How many lines in the entries below include the string "output"? Answer with the number only.

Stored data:
··········

## src/crtrt_pkg.sv

```systemverilog
// Package for the raster timing, cursor and light-pen block.
// Assumes an AHB-Lite slave with one 32-bit word per register.
package crtrt_pkg;
  // Register indexes; byte address is four times the index
  localparam logic [4:0] IDX_HTOTAL = 5'h00;
  localparam logic [4:0] IDX_HDISP = 5'h01;
  localparam logic [4:0] IDX_HSYNC_POS = 5'h02;
  localparam logic [4:0] IDX_SYNC_WID = 5'h03;
  localparam logic [4:0] IDX_VTOTAL = 5'h04;
  localparam logic [4:0] IDX_VADJ = 5'h05;
  localparam logic [4:0] IDX_VDISP = 5'h06;
  localparam logic [4:0] IDX_VSYNC_POS = 5'h07;
  localparam logic [4:0] IDX_ILACE = 5'h08;
  localparam logic [4:0] IDX_CHAR_VT = 5'h09;
  localparam logic [4:0] IDX_CUR_START = 5'h0A;
  localparam logic [4:0] IDX_CUR_END = 5'h0B;
  localparam logic [4:0] IDX_DSTART_HI = 5'h0C;
  localparam logic [4:0] IDX_DSTART_LO = 5'h0D;
  localparam logic [4:0] IDX_CUR_HI = 5'h0E;
  localparam logic [4:0] IDX_CUR_LO = 5'h0F;
  localparam logic [4:0] IDX_PEN_ROW = 5'h10;
  localparam logic [4:0] IDX_PEN_COL = 5'h11;
  localparam logic [4:0] IDX_STATUS = 5'h12;
  localparam logic [4:0] IDX_MODE = 5'h13;
  localparam int NUM_REGS = 20;
  localparam int NUM_RW = 16;
  // Field positions
  localparam int STATUS_PEN_BIT = 6;
  localparam int MODE_BITMAP_BIT = 0;
  localparam int BLINK16_BIT = 3;
  localparam int BLINK32_BIT = 4;
  // Light-pen count origins
  localparam logic [7:0] PEN_ROW_BASE = 8'h01;
  localparam logic [7:0] PEN_COL_BASE = 8'h08;
  // Reset values of the timing registers (80x25, 8x8 cells)
  localparam logic [7:0] RST_HTOTAL = 8'h63;
  localparam logic [7:0] RST_HDISP = 8'h50;
  localparam logic [7:0] RST_HSYNC_POS = 8'h55;
  localparam logic [7:0] RST_SYNC_WID = 8'h49;
  localparam logic [7:0] RST_VTOTAL = 8'h1F;
  localparam logic [7:0] RST_VADJ = 8'h00;
  localparam logic [7:0] RST_VDISP = 8'h19;
  localparam logic [7:0] RST_VSYNC_POS = 8'h1D;
  localparam logic [7:0] RST_CHAR_VT = 8'h07;
  localparam logic [7:0] RST_CUR_START = 8'h20;
  localparam logic [7:0] RST_CUR_END = 8'h08;
  localparam logic [7:0] RST_ZERO = 8'h00;
  localparam logic [1:0] HTRANS_NONSEQ = 2'h2;

  typedef enum logic [1:0] {
    CRTRT_CUR_STEADY = 2'b00,
    CRTRT_CUR_OFF = 2'b01,
    CRTRT_CUR_BLINK16 = 2'b10,
    CRTRT_CUR_BLINK32 = 2'b11
  } crtrt_cursor_mode_type;

  typedef struct packed {
    logic hsync;
    logic vsync;
    logic display_en;
    logic cursor_on;
    logic odd_field;
  } crtrt_video_type;

  typedef struct packed {
    logic [15:0] addr;
    logic [4:0] line;
    logic bitmap;
  } crtrt_fetch_type;

  typedef struct packed {
    logic [3:0] fg;
    logic [3:0] bg;
  } crtrt_attr_type;
endpackage

```

## src/crtrt_top.sv

```systemverilog
// Raster timing generator with cursor and light pen, AHB-Lite slave.
// Assumes pen_strobe_input is asynchronous; everything else is on hclk.
//
// Our own choices: the AHB-Lite interface to the registers and the register offsets.
`timescale 1ns/10ps
module crtrt_top #(
  parameter int ADDR_W = 8
) (
  input wire logic hclk,
  input wire logic hresetn,
  input wire logic hsel,
  input wire logic [ADDR_W-1:0] haddr,
  input wire logic [1:0] htrans,
  input wire logic hwrite,
  input wire logic [2:0] hsize,
  input wire logic [31:0] hwdata,
  input wire logic hready,
  output logic [31:0] hrdata,
  output logic hreadyout,
  output logic hresp,
  input wire logic pen_strobe_input,
  input wire logic [7:0] attr_byte,
  output crtrt_pkg::crtrt_video_type video,
  output crtrt_pkg::crtrt_fetch_type fetch,
  output crtrt_pkg::crtrt_attr_type attr_colors
);
  initial begin
    if (ADDR_W < 8) $error("crtrt_top: ADDR_W must reach all registers");
  end

  // Register bank
  logic [7:0] regs_reg [crtrt_pkg::NUM_RW];
  logic [7:0] mode_reg;
  logic [7:0] pen_row_reg;
  logic [7:0] pen_col_reg;
  logic pen_valid_reg;

  localparam logic [7:0] RST_VALS [crtrt_pkg::NUM_RW] = '{
    crtrt_pkg::RST_HTOTAL, crtrt_pkg::RST_HDISP, crtrt_pkg::RST_HSYNC_POS,
    crtrt_pkg::RST_SYNC_WID, crtrt_pkg::RST_VTOTAL, crtrt_pkg::RST_VADJ,
    crtrt_pkg::RST_VDISP, crtrt_pkg::RST_VSYNC_POS, crtrt_pkg::RST_ZERO,
    crtrt_pkg::RST_CHAR_VT, crtrt_pkg::RST_CUR_START, crtrt_pkg::RST_CUR_END,
    crtrt_pkg::RST_ZERO, crtrt_pkg::RST_ZERO, crtrt_pkg::RST_ZERO,
    crtrt_pkg::RST_ZERO};

  // AHB address phase capture
  logic wr_pend_reg;
  logic [4:0] wr_idx_reg;
  wire addr_ok = haddr[1:0] == 2'b00 && haddr[ADDR_W-1:7] == '0;
  wire [4:0] a_idx = haddr[6:2];
  wire take = hsel && hready && htrans == crtrt_pkg::HTRANS_NONSEQ;
  wire take_wr = take && hwrite && addr_ok;
  wire take_rd = take && !hwrite && addr_ok;
  wire pen_read = take_rd &&
    (a_idx == crtrt_pkg::IDX_PEN_ROW || a_idx == crtrt_pkg::IDX_PEN_COL);

  // A read right behind a write to the same register sees the new value
  wire fwd_ok = wr_pend_reg && wr_idx_reg == a_idx &&
    (a_idx < 5'(crtrt_pkg::NUM_RW) || a_idx == crtrt_pkg::IDX_MODE);
  wire [7:0] rd_byte = fwd_ok ? hwdata[7:0] : rd_val;

  assign hreadyout = 1'b1;
  assign hresp = 1'b0;

  // Read mux, registered into the data phase
  logic [7:0] rd_val;
  always_comb begin
    rd_val = 8'h00;
    if (a_idx < 5'(crtrt_pkg::NUM_RW)) begin
      rd_val = regs_reg[a_idx[3:0]];
    end else begin
      case (a_idx)
        crtrt_pkg::IDX_PEN_ROW: rd_val = pen_row_reg;
        crtrt_pkg::IDX_PEN_COL: rd_val = pen_col_reg;
        crtrt_pkg::IDX_STATUS: rd_val = {1'b0, pen_valid_reg, 6'h00};
        crtrt_pkg::IDX_MODE: rd_val = mode_reg;
        default: rd_val = 8'h00;
      endcase
    end
  end

  always_ff @(posedge hclk or negedge hresetn) begin
    if (!hresetn) begin
      hrdata <= 32'h00000000;
      wr_pend_reg <= 1'b0;
      wr_idx_reg <= 5'h00;
    end else begin
      hrdata <= take_rd ? {24'h000000, rd_byte} : 32'h00000000;
      wr_pend_reg <= take_wr;
      wr_idx_reg <= a_idx;
    end
  end

  for (genvar g = 0; g < crtrt_pkg::NUM_RW; g++) begin : g_regs
    always_ff @(posedge hclk or negedge hresetn) begin
      if (!hresetn) begin
        regs_reg[g] <= RST_VALS[g];
      end else if (wr_pend_reg && wr_idx_reg == 5'(g)) begin
        regs_reg[g] <= hwdata[7:0];
      end
    end
  end

  always_ff @(posedge hclk or negedge hresetn) begin
    if (!hresetn) begin
      mode_reg <= crtrt_pkg::RST_ZERO;
    end else if (wr_pend_reg && wr_idx_reg == crtrt_pkg::IDX_MODE) begin
      mode_reg <= hwdata[7:0];
    end
  end

  // Field views
  wire [7:0] h_total = regs_reg[crtrt_pkg::IDX_HTOTAL[3:0]];
  wire [7:0] h_disp = regs_reg[crtrt_pkg::IDX_HDISP[3:0]];
  wire [7:0] h_spos = regs_reg[crtrt_pkg::IDX_HSYNC_POS[3:0]];
  wire [3:0] h_swid = regs_reg[crtrt_pkg::IDX_SYNC_WID[3:0]][3:0];
  wire [3:0] v_swid = regs_reg[crtrt_pkg::IDX_SYNC_WID[3:0]][7:4];
  wire [7:0] v_total = regs_reg[crtrt_pkg::IDX_VTOTAL[3:0]];
  wire [4:0] v_adj = regs_reg[crtrt_pkg::IDX_VADJ[3:0]][4:0];
  wire [7:0] v_disp = regs_reg[crtrt_pkg::IDX_VDISP[3:0]];
  wire [7:0] v_spos = regs_reg[crtrt_pkg::IDX_VSYNC_POS[3:0]];
  wire [1:0] ilace = regs_reg[crtrt_pkg::IDX_ILACE[3:0]][1:0];
  wire [4:0] char_vt = regs_reg[crtrt_pkg::IDX_CHAR_VT[3:0]][4:0];
  wire [4:0] cur_start = regs_reg[crtrt_pkg::IDX_CUR_START[3:0]][4:0];
  wire [1:0] cur_mode_bits = regs_reg[crtrt_pkg::IDX_CUR_START[3:0]][6:5];
  wire [4:0] cur_end = regs_reg[crtrt_pkg::IDX_CUR_END[3:0]][4:0];
  wire [15:0] disp_start = {regs_reg[crtrt_pkg::IDX_DSTART_HI[3:0]],
    regs_reg[crtrt_pkg::IDX_DSTART_LO[3:0]]};
  wire [15:0] cur_addr = {regs_reg[crtrt_pkg::IDX_CUR_HI[3:0]],
    regs_reg[crtrt_pkg::IDX_CUR_LO[3:0]]};
  crtrt_pkg::crtrt_cursor_mode_type cur_mode;
  assign cur_mode = crtrt_pkg::crtrt_cursor_mode_type'(cur_mode_bits);
  wire ilace_sync = ilace[0];
  wire ilace_video = ilace == 2'b11;

  // Counters
  logic [7:0] hcnt_reg;
  logic [7:0] row_reg;
  logic [4:0] line_reg;
  logic [4:0] adj_cnt_reg;
  logic in_adj_reg;
  logic odd_reg;
  logic [4:0] frame_cnt_reg;
  logic [15:0] row_addr_reg;
  logic [15:0] char_addr_reg;
  logic [3:0] hs_cnt_reg;
  logic hsync_reg;
  logic [4:0] vs_cnt_reg;
  logic vsync_reg;
  logic vs_arm_reg;

  wire line_end = hcnt_reg == h_total;
  wire half_line = hcnt_reg == {1'b0, h_total[7:1]};
  // Sync-and-video steps two lines per field, shifted by field parity
  wire [4:0] line_step = ilace_video ? 5'h02 : 5'h01;
  wire [4:0] line_first = (ilace_video && odd_reg) ? 5'h01 : 5'h00;
  wire row_last_line = line_reg + line_step > char_vt;
  wire [4:0] adj_lim = ilace_video ? {1'b0, v_adj[4:1]} : v_adj;
  wire [4:0] vs_lim = ilace_video ? {2'b00, v_swid[3:1]} : {1'b0, v_swid};
  wire rows_done = row_reg == v_total;
  wire frame_end = line_end && (in_adj_reg ? adj_cnt_reg + 5'h01 >= adj_lim
    : (row_last_line && rows_done && adj_lim == 5'h00));
  wire h_active = hcnt_reg < h_disp;
  wire v_active = !in_adj_reg && row_reg < v_disp;
  wire row_hit = !in_adj_reg && row_reg + 8'h01 == v_spos - 8'h01;
  // Odd fields of interlaced sync start vsync mid-line
  wire odd_half = ilace_sync && odd_reg && !ilace_video;
  wire vs_start = odd_half ?
    (vs_arm_reg && half_line) : (row_hit && line_end && row_last_line);

  always_ff @(posedge hclk or negedge hresetn) begin
    if (!hresetn) begin
      hcnt_reg <= 8'h00;
      row_reg <= 8'h00;
      line_reg <= 5'h00;
      adj_cnt_reg <= 5'h00;
      in_adj_reg <= 1'b0;
      odd_reg <= 1'b0;
      row_addr_reg <= 16'h0000;
      char_addr_reg <= 16'h0000;
    end else begin
      hcnt_reg <= line_end ? 8'h00 : hcnt_reg + 8'h01;
      if (h_active && v_active) begin
        char_addr_reg <= char_addr_reg + 16'h0001;
      end else if (line_end) begin
        char_addr_reg <= row_addr_reg;
      end
      if (frame_end) begin
        row_reg <= 8'h00;
        line_reg <= (ilace_video && !odd_reg) ? 5'h01 : 5'h00;
        in_adj_reg <= 1'b0;
        adj_cnt_reg <= 5'h00;
        odd_reg <= ilace_sync ? !odd_reg : 1'b0;
        row_addr_reg <= disp_start;
        char_addr_reg <= disp_start;
      end else if (line_end) begin
        if (in_adj_reg) begin
          adj_cnt_reg <= adj_cnt_reg + 5'h01;
        end else if (row_last_line) begin
          line_reg <= line_first;
          if (rows_done) begin
            in_adj_reg <= 1'b1;
          end else begin
            row_reg <= row_reg + 8'h01;
          end
          if (v_active) begin
            // Bitmap mode advances per scan line, character mode per row
            row_addr_reg <= row_addr_reg + {8'h00, h_disp};
            char_addr_reg <= row_addr_reg + {8'h00, h_disp};
          end
        end else begin
          line_reg <= line_reg + line_step;
          if (mode_reg[crtrt_pkg::MODE_BITMAP_BIT] && v_active) begin
            row_addr_reg <= row_addr_reg + {8'h00, h_disp};
            char_addr_reg <= row_addr_reg + {8'h00, h_disp};
          end
        end
      end
    end
  end

  // Sync generation
  always_ff @(posedge hclk or negedge hresetn) begin
    if (!hresetn) begin
      hs_cnt_reg <= 4'h0;
      hsync_reg <= 1'b0;
      vs_cnt_reg <= 5'h00;
      vsync_reg <= 1'b0;
      vs_arm_reg <= 1'b0;
      frame_cnt_reg <= 5'h00;
    end else begin
      if (hcnt_reg == h_spos) begin
        hsync_reg <= 1'b1;
        hs_cnt_reg <= h_swid;
      end else if (hsync_reg) begin
        if (hs_cnt_reg == 4'h0) begin
          hsync_reg <= 1'b0;
        end else begin
          hs_cnt_reg <= hs_cnt_reg - 4'h1;
        end
      end
      // Arm only for the half-line start, so no stale arm fires early
      if (odd_half && row_hit && line_end && row_last_line) begin
        vs_arm_reg <= 1'b1;
      end else if (vs_start || !odd_half) begin
        vs_arm_reg <= 1'b0;
      end
      // Vsync counts whole lines, so it carries across the frame boundary
      if (vs_start && vs_lim != 5'h00) begin
        vsync_reg <= 1'b1;
        vs_cnt_reg <= vs_lim;
        frame_cnt_reg <= frame_cnt_reg + 5'h01;
      end else if (vsync_reg && (ilace_sync && odd_reg && !ilace_video ?
          half_line : line_end)) begin
        if (vs_cnt_reg <= 5'h01) begin
          vsync_reg <= 1'b0;
        end
        vs_cnt_reg <= vs_cnt_reg - 5'h01;
      end
    end
  end

  // Cursor
  wire on_cursor_line = line_reg >= cur_start && line_reg + 5'h01 < cur_end + 5'h01 &&
    line_reg < cur_end;
  logic blink_ok;
  always_comb begin
    case (cur_mode)
      crtrt_pkg::CRTRT_CUR_STEADY: blink_ok = 1'b1;
      crtrt_pkg::CRTRT_CUR_OFF: blink_ok = 1'b0;
      crtrt_pkg::CRTRT_CUR_BLINK16: blink_ok = frame_cnt_reg[crtrt_pkg::BLINK16_BIT];
      crtrt_pkg::CRTRT_CUR_BLINK32: blink_ok = frame_cnt_reg[crtrt_pkg::BLINK32_BIT];
      default: blink_ok = 1'b0;
    endcase
  end
  wire cursor_now = h_active && v_active && char_addr_reg == cur_addr &&
    on_cursor_line && blink_ok;

  always_ff @(posedge hclk or negedge hresetn) begin
    if (!hresetn) begin
      video <= '0;
      fetch <= '0;
      attr_colors <= '0;
    end else begin
      video <= '{hsync: hsync_reg, vsync: vsync_reg, display_en: h_active && v_active,
        cursor_on: cursor_now, odd_field: odd_reg};
      fetch <= '{addr: char_addr_reg, line: line_reg,
        bitmap: mode_reg[crtrt_pkg::MODE_BITMAP_BIT]};
      attr_colors <= '{fg: attr_byte[3:0], bg: attr_byte[7:4]};
    end
  end

  // Light pen: two-stage synchroniser then edge detect on stage two
  logic pen_s1_reg;
  logic pen_s2_reg;
  logic pen_s3_reg;
  wire pen_rise = pen_s2_reg && !pen_s3_reg;
  always_ff @(posedge hclk or negedge hresetn) begin
    if (!hresetn) begin
      pen_s1_reg <= 1'b0;
      pen_s2_reg <= 1'b0;
      pen_s3_reg <= 1'b0;
      pen_row_reg <= 8'h00;
      pen_col_reg <= 8'h00;
      pen_valid_reg <= 1'b0;
    end else begin
      pen_s1_reg <= pen_strobe_input;
      pen_s2_reg <= pen_s1_reg;
      pen_s3_reg <= pen_s2_reg;
      if (pen_rise) begin
        pen_row_reg <= row_reg + crtrt_pkg::PEN_ROW_BASE;
        pen_col_reg <= hcnt_reg + crtrt_pkg::PEN_COL_BASE;
      end
      // Set wins over a same-cycle read
      if (pen_rise) begin
        pen_valid_reg <= 1'b1;
      end else if (pen_read) begin
        pen_valid_reg <= 1'b0;
      end
    end
  end
endmodule

```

··········

**Answer to this exercise:**
6